Species with partial migration, where a portion of a population migrates and the other remains residential, provide the opportunity to evaluate conditions for migration and test mechanisms influencing migratory decisions. We conducted a five-year study of two populations of red-spotted newts (Notophthalmus viridescens) at Mountain Lake Biological Station in southwestern Virginia. At the study site, newts either migrate to the terrestrial habitat overwinter or stay as residents in the breeding pond. We used multistate mark-recapture methods to 1) test for differences in survival probability between migrants and residents, 2) determine if migrants breed every year or skip opportunities for reproduction, and 3) estimate the frequency of individuals switching migratory tactic. We used estimates of life history parameters and migratory patterns from our natural populations in combination with previous experimental work to evaluate processes maintaining partial migration at the population level and to assess mechanisms influencing the decision to migrate.

Results/Conclusions

Based on capture-recapture information on over 3,000 individuals, we found that newts can switch migratory tactics over their lifetime.
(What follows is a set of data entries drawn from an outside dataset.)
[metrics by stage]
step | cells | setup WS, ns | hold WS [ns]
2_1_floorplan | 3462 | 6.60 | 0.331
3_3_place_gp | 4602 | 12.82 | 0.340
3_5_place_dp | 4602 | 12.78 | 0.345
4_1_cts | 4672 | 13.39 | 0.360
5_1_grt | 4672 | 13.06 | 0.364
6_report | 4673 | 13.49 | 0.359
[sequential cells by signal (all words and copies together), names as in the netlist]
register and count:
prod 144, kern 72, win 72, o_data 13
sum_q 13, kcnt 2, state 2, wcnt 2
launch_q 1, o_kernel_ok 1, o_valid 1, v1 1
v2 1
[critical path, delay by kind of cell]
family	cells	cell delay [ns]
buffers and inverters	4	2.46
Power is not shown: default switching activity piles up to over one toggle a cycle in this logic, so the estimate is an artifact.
`src/rtl/tetris_pkg.sv`:
```
// Shared types for the matrix-memory executors and the write-port arbiter.
package tetris;

    // Board coordinate: 5 bits per axis covers a 10x20 playfield with margin.
    typedef struct packed {
        logic [4:0] x;
        logic [4:0] y;
    } point_t;

    // 4x4 cell mask carried by every executor write transaction.
    typedef logic [3:0][3:0] cell_mask_t;

    // Write-port arbiter states.
    typedef enum logic [1:0] {
        eIDLE,
        eWrite,
        eWait,
        eDone
    } mm_write_arb_state_e;

endpackage

```
`src/rtl/mm_write_arbiter_rr.sv`:
```
// Combinational round-robin pick: the search starts just after the last winner
// and wraps, so each requester waits at most num_req_p-1 turns.
module rr_arbiter #(
    parameter int unsigned num_req_p = 3,
    localparam int unsigned idx_w_lp = $clog2(num_req_p)
) (
    input  logic [num_req_p-1:0] req_i,
    input  logic [idx_w_lp-1:0]  last_i,
    output logic [num_req_p-1:0] grant_o,
    output logic [idx_w_lp-1:0]  idx_o,
    output logic                 v_o
);

    int unsigned cand;

    // Scan last+1 .. last+num_req_p modulo num_req_p; the first set bit wins.
    always_comb begin
        grant_o = '0;
        idx_o   = '0;
        v_o     = 1'b0;
        cand    = 0;
        for (int unsigned k = 1; k <= num_req_p; k++) begin
            cand = (32'(last_i) + k) % num_req_p;
            if (!v_o && req_i[idx_w_lp'(cand)]) begin
                v_o                      = 1'b1;
                grant_o[idx_w_lp'(cand)] = 1'b1;
                idx_o                    = idx_w_lp'(cand);
            end
        end
    end

endmodule

```
`src/rtl/mm_write_arbiter.sv`:
```
// Shares the single matrix-memory write port among the write executors:
// one 4x4 transaction at a time, round-robin, with a watchdog on completion.
module mm_write_arbiter
    import tetris::*;
#(
    parameter int unsigned num_req_p = 3,
    parameter int unsigned timeout_p = 255
) (
    input  logic                          clk_i,
    input  logic                          reset_i,
    input  logic       [num_req_p-1:0]    req_v_i,
    input  point_t     [num_req_p-1:0]    req_addr_i,
    input  cell_mask_t [num_req_p-1:0]    req_data_i,
    output logic       [num_req_p-1:0]    grant_o,
    output logic       [num_req_p-1:0]    done_o,
    output logic                          busy_o,
    output logic                          timeout_o,
    output point_t                        mm_write_addr_o,
    output cell_mask_t                    mm_write_data_o,
    output logic                          mm_write_v_o,
    input  logic                          mm_is_ready_i
);

    localparam int unsigned idx_w_lp = $clog2(num_req_p);
    localparam int unsigned wd_w_lp  = $clog2(timeout_p + 1);
    // Expiry is detected in the last allowed eWait cycle so eDone lands at
    // exactly timeout_p eWait cycles.
    localparam logic [wd_w_lp-1:0] wd_last_lp = wd_w_lp'(timeout_p - 1);

    mm_write_arb_state_e   state_r, state_n;
    logic [idx_w_lp-1:0]   last_r;
    logic [idx_w_lp-1:0]   sel_r;
    point_t                addr_r;
    cell_mask_t            data_r;
    logic [wd_w_lp-1:0]    wd_cnt_r;
    logic                  timeout_r;

    logic [num_req_p-1:0]  arb_grant;
    logic [idx_w_lp-1:0]   arb_idx;
    logic                  arb_v;
    logic                  wd_expire;

    rr_arbiter #(
        .num_req_p (num_req_p)
    ) u_rr (
        .req_i   (req_v_i),
        .last_i  (last_r),
        .grant_o (arb_grant),
        .idx_o   (arb_idx),
        .v_o     (arb_v)
    );

    assign wd_expire = (state_r == eWait) && !mm_is_ready_i && (wd_cnt_r == wd_last_lp);

    // State register.
    always_ff @(posedge clk_i) begin
        if (reset_i) state_r <= eIDLE;
        else         state_r <= state_n;
    end

    // Next-state logic: ready is only honoured from eWait.
    always_comb begin
        state_n = state_r;
        unique case (state_r)
            eIDLE:   if (arb_v) state_n = eWrite;
            eWrite:  state_n = eWait;
            eWait:   if (mm_is_ready_i || wd_expire) state_n = eDone;
            eDone:   state_n = eIDLE;
            default: state_n = eIDLE;
        endcase
    end

    // Output decode: grant only while idle, done for the latched winner.
    always_comb begin
        grant_o      = '0;
        done_o       = '0;
        busy_o       = (state_r != eIDLE);
        mm_write_v_o = (state_r == eWrite);
        if (state_r == eIDLE) grant_o = arb_grant;
        if (state_r == eDone) done_o[sel_r] = 1'b1;
    end

    // Latch winner, address and mask on grant; they hold until the next grant.
    always_ff @(posedge clk_i) begin
        if (reset_i) begin
            last_r <= idx_w_lp'(num_req_p - 1);
            sel_r  <= '0;
            addr_r <= '0;
            data_r <= '0;
        end else if (state_r == eIDLE && arb_v) begin
            last_r <= arb_idx;
            sel_r  <= arb_idx;
            addr_r <= req_addr_i[arb_idx];
            data_r <= req_data_i[arb_idx];
        end
    end

    // Watchdog: cleared while entering eWait, counts every eWait cycle.
    always_ff @(posedge clk_i) begin
        if (reset_i)                wd_cnt_r <= '0;
        else if (state_r == eWrite) wd_cnt_r <= '0;
        else if (state_r == eWait)  wd_cnt_r <= wd_cnt_r + 1'b1;
    end

    // Sticky timeout flag, cleared only by reset.
    always_ff @(posedge clk_i) begin
        if (reset_i)        timeout_r <= 1'b0;
        else if (wd_expire) timeout_r <= 1'b1;
    end

    assign timeout_o       = timeout_r;
    assign mm_write_addr_o = addr_r;
    assign mm_write_data_o = data_r;

endmodule

```
===== config.mk =====
export PLATFORM = sky130hd
export DESIGN_NAME = spi_xfer_ctrl
export DESIGN_NICKNAME = d
export VERILOG_FILES = /design/src/rtl/spi_xfer_ctrl.sv
export SDC_FILE = /design/constraint.sdc
export NUM_CORES = 1
export LEC_CHECK = 0
export BUFFER_PORTS_ARGS = -buffer_cell sky130_fd_sc_hd__buf_2
export CAP_MARGIN = 25
export CORE_ASPECT_RATIO = 1.4
export CORE_MARGIN = 3
export CORE_UTILIZATION = 30
export DETAILED_ROUTE_END_ITERATION = 16
export PLACE_DENSITY_LB_ADDON = 0.08
export SLEW_MARGIN = 20
export SYNTH_ARGS = -nofsm -noshare
export SYNTH_HDL_FRONTEND = slang
export SYNTH_SLANG_ARGS = --single-unit

===== constraint.sdc =====
create_clock -name sysclk -period 2.2 [get_ports sysclk]
set_input_delay 0.11 -clock sysclk [delete_from_list [all_inputs] [get_ports sysclk]]
set_output_delay 0.11 -clock sysclk [all_outputs]
set_load 0.01 [all_outputs]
Pond residents have higher reproductive success and overwinter survival compared to forest migrants. We conclude that migrants and residents coexist through conditional asymmetries, with residents having higher fitness and migrants ‘making the best of a bad job.’ Environmental conditions can also play an important role in the maintenance of partial migration within a population; we found support for density-dependent processes in the pond strongly influencing the probability of migrating. On the individual level, we found that newts are more likely to switch from residency to migrating than the reverse and males are more likely to remain as residents. Differences between the sexes are likely driven by reproduction benefits of residency for males and high energetic costs of breeding for females, which result in lower breeding frequencies and reduced ability to remain as a resident. Our work illustrates how migration can be influenced by a complex range of individual and environmental factors and enhances our understanding of the conditions necessary for the evolution and maintenance of migration.